Although I am not the biggest sports fan in my family, I grew up in the Tampa Bay area and have at least some fondness for the teams of the area where I grew up even if my time in that area was often unpleasant. Today, with my roommates (who also spent many years in the Tampa Bay area), I watched the last part of the first half and the second half of a football game between the Tampa Bay Buccaneers and the Seattle Seahawks, the closest team where I now reside (even though I can’t say that I have ever been a huge fan of Seattle teams in general). Occasionally there are unexpected lessons that can be learned from football games, and such was the case today, a sort of lesson that can be a bit painful for some of us, but a necessary lesson as well for those of us who seek to reverse lifelong trends.
When I first watched the football game, the Tampa Bay Buccaneers were up 21-0 with about a couple minutes left in the first half, having gotten their scores off of a running back option play and a couple of passing TDs from a rookie quarterback with my slender physique. Their scores had been greatly helped by a couple of turnovers from Seattle and some uncharacteristically poor play from Seattle’s defense. However, for those of us who have masochistic tendencies and have paid attention to Tampa Bay’s play this year knew that when Seattle marched down the field in a two-minute drill and got a touchdown before the end of the first half that the momentum had clearly shifted to Seattle. Nothing that happened in the second half, not even an end-zone interception in the middle of the fourth quarter that merely prevented Seattle from winning the game in regulation, changed the fact that even though the first lead that Seattle had was the OT field goal that gave them the win, Seattle was clearly the team that looked like it was winning and Tampa Bay looked like the team that was losing with blunders in time management, giving up long special teams plays, bad personal fouls, and the like. The final result merely confirmed that one team clearly knew how to win even when it was not playing very well, and one team simply did not.

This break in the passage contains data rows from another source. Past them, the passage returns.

## src/rtl/seg7_scan_driver.sv

```systemverilog
// Multiplexed N-digit 7-segment driver: hex decode, decimal points, leading-zero
// blanking, per-digit blank/blink, 16-level PWM brightness and frame-synchronous loading.
module seg7_scan_driver #(
  parameter int unsigned NUM_DIGITS   = 4,
  parameter int unsigned REFRESH_DIV  = 100000,
  parameter int unsigned BLINK_FRAMES = 64,
  parameter int          ACTIVE_LOW   = 1
) (
  input  logic                      clk,
  input  logic                      rst,
  input  logic [4*NUM_DIGITS-1:0]   digits_in,
  input  logic [NUM_DIGITS-1:0]     dp_in,
  input  logic                      load,
  input  logic [NUM_DIGITS-1:0]     blank_mask,
  input  logic [NUM_DIGITS-1:0]     blink_mask,
  input  logic                      lz_blank_en,
  input  logic [3:0]                brightness,
  output logic [NUM_DIGITS-1:0]     an,
  output logic [6:0]                sevenseg,
  output logic                      dp,
  output logic                      frame_done
);

  localparam int unsigned RW = (REFRESH_DIV > 1) ? $clog2(REFRESH_DIV) : 1;
  localparam int unsigned IW = $clog2(NUM_DIGITS);
  localparam int unsigned BW = (BLINK_FRAMES > 1) ? $clog2(BLINK_FRAMES) : 1;
  localparam logic [RW-1:0] REFRESH_LAST = RW'(REFRESH_DIV - 1);
  localparam logic [IW-1:0] IDX_LAST     = IW'(NUM_DIGITS - 1);
  localparam logic [BW-1:0] BLINK_LAST   = BW'(BLINK_FRAMES - 1);
  localparam logic          POL          = (ACTIVE_LOW != 0);

  logic [RW-1:0]             refresh_cnt_q, refresh_cnt_d;
  logic [IW-1:0]             idx_q, idx_d;
  logic [3:0]                pwm_cnt_q, pwm_cnt_d;
  logic [BW-1:0]             blink_cnt_q, blink_cnt_d;
  logic                      blink_phase_q, blink_phase_d;
  logic [4*NUM_DIGITS-1:0]   pend_dig_q, pend_dig_d;
  logic [NUM_DIGITS-1:0]     pend_dp_q, pend_dp_d;
  logic [4*NUM_DIGITS-1:0]   act_dig_q, act_dig_d;
  logic [NUM_DIGITS-1:0]     act_dp_q, act_dp_d;
  logic [NUM_DIGITS-1:0]     an_q, an_d;
  logic [6:0]                seg_q, seg_d;
  logic                      dp_q, dp_d;

  logic                      slot_end, frame_end;
  logic [3:0]                cur_val;
  logic [6:0]                seg_hi;
  logic                      lz_dark, dark, lit;
  logic [NUM_DIGITS-1:0]     an_onehot;

  always_comb begin
    slot_end  = (refresh_cnt_q == REFRESH_LAST);
    frame_end = slot_end && (idx_q == IDX_LAST);

    refresh_cnt_d = slot_end ? '0 : refresh_cnt_q + 1'b1;
    idx_d         = idx_q;
    if (slot_end) begin
      idx_d = (idx_q == IDX_LAST) ? '0 : idx_q + 1'b1;
    end
    pwm_cnt_d = pwm_cnt_q + 4'd1;

    blink_cnt_d   = blink_cnt_q;
    blink_phase_d = blink_phase_q;
    if (frame_end) begin
      if (blink_cnt_q == BLINK_LAST) begin
        blink_cnt_d   = '0;
        blink_phase_d = ~blink_phase_q;
      end else begin
        blink_cnt_d = blink_cnt_q + 1'b1;
      end
    end

    // Active copies the pre-load pending, so a coincident load lands one frame later.
    act_dig_d  = frame_end ? pend_dig_q : act_dig_q;
    act_dp_d   = frame_end ? pend_dp_q  : act_dp_q;
    pend_dig_d = load ? digits_in : pend_dig_q;
    pend_dp_d  = load ? dp_in     : pend_dp_q;
  end

  always_comb begin
    cur_val = act_dig_q[{idx_q, 2'b00} +: 4];
    unique case (cur_val)
      4'h0: seg_hi = 7'h3F;
      4'h1: seg_hi = 7'h06;
      4'h2: seg_hi = 7'h5B;
      4'h3: seg_hi = 7'h4F;
      4'h4: seg_hi = 7'h66;
      4'h5: seg_hi = 7'h6D;
      4'h6: seg_hi = 7'h7D;
      4'h7: seg_hi = 7'h07;
      4'h8: seg_hi = 7'h7F;
      4'h9: seg_hi = 7'h6F;
      4'hA: seg_hi = 7'h77;
      4'hB: seg_hi = 7'h7C;
      4'hC: seg_hi = 7'h39;
      4'hD: seg_hi = 7'h5E;
      4'hE: seg_hi = 7'h79;
      default: seg_hi = 7'h71;
    endcase

    // Shifting out the lower digits leaves this digit and everything above it.
    lz_dark = lz_blank_en && (idx_q != '0) && ((act_dig_q >> {idx_q, 2'b00}) == '0);
    dark    = lz_dark || blank_mask[idx_q] || (blink_mask[idx_q] && blink_phase_q);
    lit     = !dark && (pwm_cnt_q <= brightness);

    an_onehot        = '0;
    an_onehot[idx_q] = lit;
    an_d  = an_onehot ^ {NUM_DIGITS{POL}};
    seg_d = (lit ? seg_hi : 7'h00) ^ {7{POL}};
    dp_d  = (lit && act_dp_q[idx_q]) ^ POL;
  end

  always_ff @(posedge clk) begin
    if (rst) begin
      refresh_cnt_q <= '0;
      idx_q         <= '0;
      pwm_cnt_q     <= '0;
      blink_cnt_q   <= '0;
      blink_phase_q <= 1'b0;
      pend_dig_q    <= '0;
      pend_dp_q     <= '0;
      act_dig_q     <= '0;
      act_dp_q      <= '0;
      an_q          <= {NUM_DIGITS{POL}};
      seg_q         <= {7{POL}};
      dp_q          <= POL;
    end else begin
      refresh_cnt_q <= refresh_cnt_d;
      idx_q         <= idx_d;
      pwm_cnt_q     <= pwm_cnt_d;
      blink_cnt_q   <= blink_cnt_d;
      blink_phase_q <= blink_phase_d;
      pend_dig_q    <= pend_dig_d;
      pend_dp_q     <= pend_dp_d;
      act_dig_q     <= act_dig_d;
      act_dp_q      <= act_dp_d;
      an_q          <= an_d;
      seg_q         <= seg_d;
      dp_q          <= dp_d;
    end
  end

  assign an         = an_q;
  assign sevenseg   = seg_q;
  assign dp         = dp_q;
  assign frame_done = frame_end;

endmodule
```

## config.mk

```make
export PLATFORM = sky130hd
export DESIGN_NAME = seg7_scan_driver
export DESIGN_NICKNAME = d
export VERILOG_FILES = /design/src/rtl/seg7_scan_driver.sv
export SDC_FILE = /design/constraint.sdc
export NUM_CORES = 1
export LEC_CHECK = 0
export ABC_CLOCK_PERIOD_IN_PS = 2750
export BUFFER_PORTS_ARGS = -buffer_cell sky130_fd_sc_hd__buf_4
export CORE_MARGIN = 3
export CORE_UTILIZATION = 48
export DETAILED_ROUTE_END_ITERATION = 6
export PLACE_DENSITY_LB_ADDON = 0.25
export SYNTH_ARGS = -nofsm -noshare
export SYNTH_HDL_FRONTEND = slang
export SYNTH_SLANG_ARGS = --single-unit
```

## constraint.sdc

```tcl
create_clock -name clk -period 2.75 [get_ports clk]
set_clock_uncertainty 0.2 [all_clocks]
set_input_delay 0.4125 -clock clk [delete_from_list [all_inputs] [get_ports clk]]
set_output_delay 0.4125 -clock clk [all_outputs]
set_load 0.01 [all_outputs]
```

== Word-level counts from Yosys, hierarchy flattened ==
Memories as Yosys holds them, arrays and structs flattened.
Index checks and enable logic that the tools add are counted.
Storage, ports and cells
  register bits after elaboration: 82
  memory bits (writable): 0
  memory bits (read-only): 112
  bits of input ports: 36
  latch bits: 0
  output and inout bits: 13
  memories kept: 1
Memory list
  (name not given): words 16, width 7, read ports 1, clocked after Yosys merged registers in 0, wr ports 0, RTL line 82  | unique case (cur_val)
Cells by class
  shift-type cells: 2
  divide/modulo/power cells: 0
  mux-type cells: 11
  $add $sub $neg: 4
  eq/ne operators: 3
  order comparisons: 3
  reductions and logical operators: 14
  bitwise logic cells: 5
  multiply operators: 0
Operators by type and width (number)
  $add A17 B1 Y17 const B: 1
  $eq A17 B17 Y1 const B: 1
  $logic_not A16 Y1: 1
  $shiftx A16 B5 Y4: 1
  $shr A16 B4 Y16: 1
  $logic_and A1 B1 Y1: 7
  $mux W7: 1
  $not A7 Y7: 1
  $add A6 B1 Y6 const B: 1
  $bmux W1 S2: 3
  $eq A6 B6 Y1 const B: 1
  $mux W6: 1
  $add A4 B1 Y4 const B: 1
  $and A4 B4 Y4: 1
  $le A4 B4 Y1: 1
  $mux W1: 4
  $not A4 Y4: 1
  $lt A2 B3 Y1 const B: 1
  $add A2 B1 Y2 const B: 1
  $demux W1 S2: 1
  $eq A2 B2 Y1 const B: 1
  $ge A2 B1 Y1 const B: 1
  $logic_or A1 B1 Y1: 2
  $mux W2: 1
  other kinds (5): 6

== Logic depth before layout (Yosys ltp) ==
Gate-level depths: netlist of run 1.
  word-level depth: 9
  mapped depth: 9
  mapped depth without buffers: 7

== Least setup slack after synthesis of run 1 ==
OpenSTA, ideal clock, no wires.
  path kind: flip-flop to output port
  start point: register refresh_cnt_q[14]
  end point: output port frame_done
  arrival time: 1.798 ns
  buffers on the path: 0
  cell stages (with the launch flop): 4
  setup slack: 0.340 ns
  path through: dfxtp_1 -> or4b_4 -> or4b_4 -> nor4_1
On the way
  longest elaborated chain between the ends: 2
Ends and longest elaborated chain
  start, declared: RTL line 32  | logic [RW-1:0] refresh_cnt_q, refresh_cnt_d;
  start signal, assigned: RTL line 128  | refresh_cnt_q <= refresh_cnt_d;
  $eq A17 B17 Y1: RTL line 52  | slot_end = (refresh_cnt_q == REFRESH_LAST);
  $logic_and A1 B1 Y1: RTL line 53  | frame_end = slot_end && (idx_q == IDX_LAST);
  end, declared: RTL line 21  | output logic frame_done
No other way between the ends.

== Worst setup path after layout of run 1 ==
Same ends and word-level chain as after synthesis.

==> results.txt, run 1 <==
Status - finished, final reports clean
LEAKAGE - 0.00175 uW
TritonCTS clock tree - yes
Min Hold Slack - 87.3 ps
Met2 Use GR - 0.300
Clk slew on worst S/H paths - 90 ps
Worst slack, placed - -175 ps
Max FO, Critical Path - 3
# IOs - 49
Crit Path Class - register to output pin
Layout Nets - 504
Cell area after layout - 4480 um2
Layout Area Growth over Synthesis - 19.9%
Number of cells produced by synthesis - 397
Non-Filler Instances - 556
Vias - 2911
DP Cell Count - 539
Fin crit share - 0.994
Die H - 94.3 um
Starting DRT DRC Count - 120
GR Layer Usage met1 - 0.254
Num CTS Buffers - 9
Pwr Density - 505 nW/um2
Synth top area share - 0.439
Die width - 94.3 um
Worst setup EP type - output pin
N_diodes - 0
Slew @ Worst Pin - 702 ps
Starting Density - 0.505
Unrepaired setup endpoints after global routing - true
Unique cell type count in the Yosys netlist - 45
Initial antenna violation count - 0
Vias per cell - 5.24
Crit path DAT - 2120 ps
Syn_area_per_cell - 9.42 um2
Final GP Congestion - 0.878
H-tree depth - 3
Synth warn - 0
Minimum clock period - 2730 ps
CTS max path bufs - 2
CP Cell Sequence - or4b_4 -> or4b_4 -> nor4_4 -> buf_4
Combinational power share - 0.064
Fmax - 0.366 GHz
Cell mode on critical path - or4b_4
Register area - 1640 um2
Clk pwr share - 0.389
Tot GR Track Use - 0.193
First-pass GRT wire length - 13400 um
Post-synth EDFFs - 0
Largest net degree at the start of global routing - 34
ANT nets after route - 0
Slew headroom - 0.531
Share of post-route cells with drive strength above 1 - 0.311
Vias in the first global route - 2866
Main synth FF type - dfxtp_1
Critical Path RT - 2140 ps
WL final - 7730 um
Sw power - 544 uW
Syn nets - 449
Min-delay worst type - primary input to register
DRC viols - 0
Mapped cell area - 3740 um2
Flop pwr share - 0.547
Critical path's largest stage delay - 560 ps
Clk sinks - 82
Synth top area cells - dfxtp_1 44%, mux2i_1 5.6%, ha_1 5.4%
Sequential share of the synthesized area - 0.439
Clk Latency, worst-skew pair - 350 ps
Final HPWL DP - 5600 um
Die ar. - 8890 um2
M3 GR Usage - 0.0457
Slew Limit Fails - 0
Max_cap viols - 0
Post-CTS Hold Fix Bufs - 0
Area occupied by multi-input gates - 1970 um2
Drt pass-1 iters - 4
Total gr overflow - 0
Avg WL per Cell - 13.9 um
GR peak layer - met2
Fill cell count - 659
Final hold vios - 0
Synth area leader - dfxtp_1
Asr flop ratio synth - 0
Root Buffer - clkbuf_8
Slowest-stage cell, CP - or4b_4
DP Area - 4250 um2
Site Rows - 31
Kind of start point of the critical path - register
Internal - 1720 uW
Switch share - 0.240
Core Region - 7410 um2
Setup violations, final - 0
Worst setup margin - 15.8 ps
Buffers added on ports - 48
VDD IR max - 310 uV
Post-synthesis register bit count - 82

There is a kind of virtuous and vicious circle in life when it comes to winning. In many endeavors in life, one’s performance is not based strictly on matters of ability but on more subtle areas like confidence and emotional maturity. Those people who are used to victory have a faith in their abilities, a certain confidence in their ability to win, and have the experience of victory to help calm them down and tell them that they know how to win. Those people who are used only to defeat tend to have self-defeating attitudes and their unfamiliarity with success can lead to either premature coasting or continued nervousness and a lack of confidence that leads to errors which are self-defeating in terms of seeking victory. Sometimes a team can dig too big a hole for itself to overcome, but if it is used to winning and trusts what it is doing and commits itself to working on the flaws that are revealed even in victorious efforts, then it can shake off a bad game and move on to the next one. It is someone or a team that is so used to losing that it knows nothing else that will tend to sabotage its long-term success by self-defeating mental talk and poor emotional maturity at handling the inevitable difficulties that come up in sports and life. In that sense, sports can offer major and unexpected life lessons.
One of my friends in the area, whose family are huge fans of the Seattle Seahawks it should be noted, made the following rather insightful comments when it came to knowing how to win: “When you find yourself in the midst of impossible situations; trust your training, take one play (one moment, one task) at a time and live in the moment. Challenges become victories when you break them down to one task at a time. Hard to do when your in an emotional firestorm.” What makes these comments particularly insightful is that they provide a way that someone can learn how to win, how to break the vicious cycle between not knowing how to win and not having the experience of winning to provide the confidence to win. Before one wins on the outside, sometimes one has to win on the inside [1]. We defeat our own fears and anxieties long before we win in public in the sight of anyone else. If we are disciplined people, we can simply look at an impossible situation and break it down into one day at a time, one minute at a time, one task at a time, something that is within our power to make things better little by little, until we have achieved victory. This works whether we are dealing with sports or (more importantly) when we are dealing with the impossible situations of life.
In this particular sort of situation, it is far more important that we be emotionally mature and have some sort of realistic sense of optimism than that we be the most talented people in the world. Talent that is wasted through folly or through a lack of dedication and persistence is extremely common. When one is dealing with competitive endeavors like the National Football League, everyone who is playing is a very talented person, or is a person with sufficient talent and an extreme amount of hard work that it is the mental and emotional aspect of life that often provides the margin between a glorious victory and a shattering defeat. One has to learn how to win before one can experience victory, much less as a habit.